From Wikimania 2016 • Esino Lario, Italy

+Google presentation: https://docs.google.com/presentation/d/14eVUkKCMItMT72Mq3TgNgdEhNO3KiM552e57keptbVg/edit?usp=sharing

Participants

Facilitator: Alex Stinson

  • Sandra Fauconnier / sandra.fauconnier@gmail.com / User:Spinster
  • Maarten Dammers / Multichill
  • Susanna Ånäs
  • Liam Wyatt \o/
  • Lluís Madurell / lowis.madu@gmail.com / User:Lluis_tgn
  • Venus Lui/ venuslui629@gmail.com / User: Venuslui
  • Jan Ainali / User:Ainali
  • Pierre-Yves Mevel / User:Pymouss
  • Nicolas Vigneron / @belett user:VIGNERON
  • DickBos - User:Dick Bos
  • Luca Martinelli / Sannita
  • Michelle van Lanschot/ user: mtmlan84
  • User:Arianit
  • Esther Solé / esther.sole@gmail.com / User:ESM
  • Liridon Selmani / liridon.slm@gmail.com / Liridon
  • psychoslave (mathieu stumpf guntz)
  • Vahur Puik / vahur@ajapaik.ee / User:Puik
  • User:Peaceray peaceray@cascadia.wiki
  • revi / revi@reviwiki.info / User:-revi
  • User:Jens_Ohlig_(WMDE)
  • user:Axel Pettersson (WMSE)
  • much more people; it's really crowded !! but no-one is checking Facebook, we all <3 GLAM+WIKIDATA !

Short project presentations (5 mins each)

  1. What is/was the project about?
  2. What did you learn?
  3. What do you need to make the project even better or to take it further?

Sum of all Paintings

  • https://www.wikidata.org/wiki/Wikidata:WikiProject_sum_of_all_paintings By Maarten the pioneer ;)
  • Not just creating painting but things around like painters. Authority control comes in to make sure the data are good.
  • For adding data to Wikidata a (CSV) file can be used. The tool Quick Statements is helpful then to populate easily items: https://tools.wmflabs.org/wikidata-todo/quick_statements.php
  • Western Europe + US has good to very good coverage, while other areas are poorly covered, mostly because accessing to data is really difficult. There is need to find volunteers in countries that may help in releasing new catalogues.
  • You can help to project move forward!

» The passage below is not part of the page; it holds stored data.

==> src/cbm_pkg.sv <==
// ----------------------------------------------------------------------------
// cbm_pkg
// Shared types, codes and constants of the cosine best-match table.
// ----------------------------------------------------------------------------
package cbm_pkg;

    localparam int CBM_EMBED_DIM   = 512;
    localparam int CBM_MAX_ENTRIES = 64;

    localparam int ELEM_W  = 16;
    localparam int LABEL_W = 16;
    localparam int ENTRY_W = 6;
    localparam int SIM_W   = 16;
    localparam int CFG_ADDR_W = 3;

    // Word index of the threshold register (paddr bit 2).
    localparam logic REG_THRESHOLD = 1'b0;

    localparam logic [1:0] KIND_CLEAR = 2'd0;
    localparam logic [1:0] KIND_TMPL  = 2'd1;
    localparam logic [1:0] KIND_QUERY = 2'd2;

    localparam logic [2:0] ST_KNOWN   = 3'd0;
    localparam logic [2:0] ST_UNKNOWN = 3'd1;
    localparam logic [2:0] ST_STORED  = 3'd2;
    localparam logic [2:0] ST_FULL    = 3'd3;
    localparam logic [2:0] ST_BADLEN  = 3'd4;

    localparam logic signed [SIM_W-1:0] SIM_NONE = 16'sh8000;
    localparam logic signed [SIM_W-1:0] SIM_MAX  = 16'sh7FFF;

    typedef struct packed {
        logic [1:0]               kind;
        logic signed [ELEM_W-1:0] element_value;
        logic [LABEL_W-1:0]       template_label;
        logic                     element_last;
    } t_item;

    typedef struct packed {
        logic [2:0]              status;
        logic [ENTRY_W-1:0]      best_entry;
        logic [LABEL_W-1:0]      best_label;
        logic signed [SIM_W-1:0] best_similarity;
    } t_result;

endpackage
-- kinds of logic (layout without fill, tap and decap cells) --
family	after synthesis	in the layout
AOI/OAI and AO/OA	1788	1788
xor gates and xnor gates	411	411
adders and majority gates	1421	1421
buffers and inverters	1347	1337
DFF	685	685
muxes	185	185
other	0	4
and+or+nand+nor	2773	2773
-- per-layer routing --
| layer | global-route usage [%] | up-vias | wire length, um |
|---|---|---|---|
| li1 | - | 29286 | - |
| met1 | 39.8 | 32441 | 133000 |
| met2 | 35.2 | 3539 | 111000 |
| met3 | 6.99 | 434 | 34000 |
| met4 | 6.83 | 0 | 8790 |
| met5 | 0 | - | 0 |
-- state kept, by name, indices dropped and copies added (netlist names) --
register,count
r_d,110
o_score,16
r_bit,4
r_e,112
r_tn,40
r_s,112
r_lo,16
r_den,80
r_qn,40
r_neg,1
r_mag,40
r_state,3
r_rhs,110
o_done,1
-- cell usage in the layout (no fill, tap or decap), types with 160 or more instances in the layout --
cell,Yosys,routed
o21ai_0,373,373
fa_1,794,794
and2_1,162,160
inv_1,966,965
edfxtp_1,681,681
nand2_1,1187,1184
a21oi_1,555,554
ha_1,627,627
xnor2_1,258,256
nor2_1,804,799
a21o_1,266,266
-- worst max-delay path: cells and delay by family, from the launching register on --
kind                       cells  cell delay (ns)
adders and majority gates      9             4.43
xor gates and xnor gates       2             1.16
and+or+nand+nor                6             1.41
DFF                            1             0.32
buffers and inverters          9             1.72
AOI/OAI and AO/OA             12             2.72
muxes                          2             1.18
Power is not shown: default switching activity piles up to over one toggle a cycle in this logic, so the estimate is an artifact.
===== src/hw/rtl/afn_back.sv =====
// ----------------------------------------------------------------------------
// afn_back
// Pops queue entries and sends their one or two bytes out through the
// output register, one byte per transfer.
// ----------------------------------------------------------------------------
module afn_back (
   input  logic                          clock,
   input  logic                          reset,
   input  logic                          empty,
   input  afn_pkg::fold_entry_type       pop_entry,
   output logic                          pop,
   output logic                          rsp_tvalid,
   input  logic                          rsp_tready,
   output logic [afn_pkg::ByteWidth-1:0] rsp_tdata,
   output logic                          rsp_tlast
);
   import afn_pkg::*;

   logic                 valid_ff, valid_in;
   logic [ByteWidth-1:0] data_ff, data_in;
   logic                 last_ff, last_in;
   logic                 second_ff, second_in;
   logic [ByteWidth-1:0] hold_ff, hold_in;
   logic                 out_free;

   assign out_free = !valid_ff || rsp_tready;

   always_comb begin
      valid_in  = valid_ff;
      data_in   = data_ff;
      last_in   = last_ff;
      second_in = second_ff;
      hold_in   = hold_ff;
      pop       = 1'b0;
      if (out_free) begin
         if (second_ff) begin
            valid_in  = 1'b1;
            data_in   = hold_ff;
            last_in   = 1'b1;
            second_in = 1'b0;
         end else if (!empty) begin
            pop       = 1'b1;
            valid_in  = 1'b1;
            data_in   = pop_entry.first;
            last_in   = !pop_entry.pair;
            second_in = pop_entry.pair;
            hold_in   = pop_entry.second;
         end else begin
            valid_in = 1'b0;
         end
      end
   end

   always_ff @(posedge clock) begin
      if (reset) begin
         valid_ff  <= 1'b0;
         second_ff <= 1'b0;
      end else begin
         valid_ff  <= valid_in;
         second_ff <= second_in;
      end
   end

   always_ff @(posedge clock) begin
      data_ff <= data_in;
      last_ff <= last_in;
      hold_ff <= hold_in;
   end

   assign rsp_tvalid = valid_ff;
   assign rsp_tdata  = data_ff;
   assign rsp_tlast  = last_ff;

endmodule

Flemish art museums on Wikidata

https://www.wikidata.org/wiki/Wikidata:Flemish_art_collections,_Wikidata_and_Linked_Open_Data

Whitepaper: https://www.wikidata.org/wiki/Wikidata:Flemish_art_collections,_Wikidata_and_Linked_Open_Data/Whitepaper

30,000+ artworks from 8 Flemish art collections - metadata added to Wikidata as a low-cost Open Data strategy for the museums

Good stuff

  • We closed part of the huge 'Belgium gap' in art and culture, at least on Wikidata
  • The collections become part of a larger whole (e.g. oeuvres of artists; historical and geographical context as described on Wikimedia projects). Do the museums appreciate this?
  • All kinds of visualizations possible that the museums wouldn't be able to produce themselves. Do they appreciate this?
  • There is also coverage for contemporary art, which is nice (remember copyright issues!)
  • The CSV files provided by the museums were very clean and well-prepared already. That made the import much easier.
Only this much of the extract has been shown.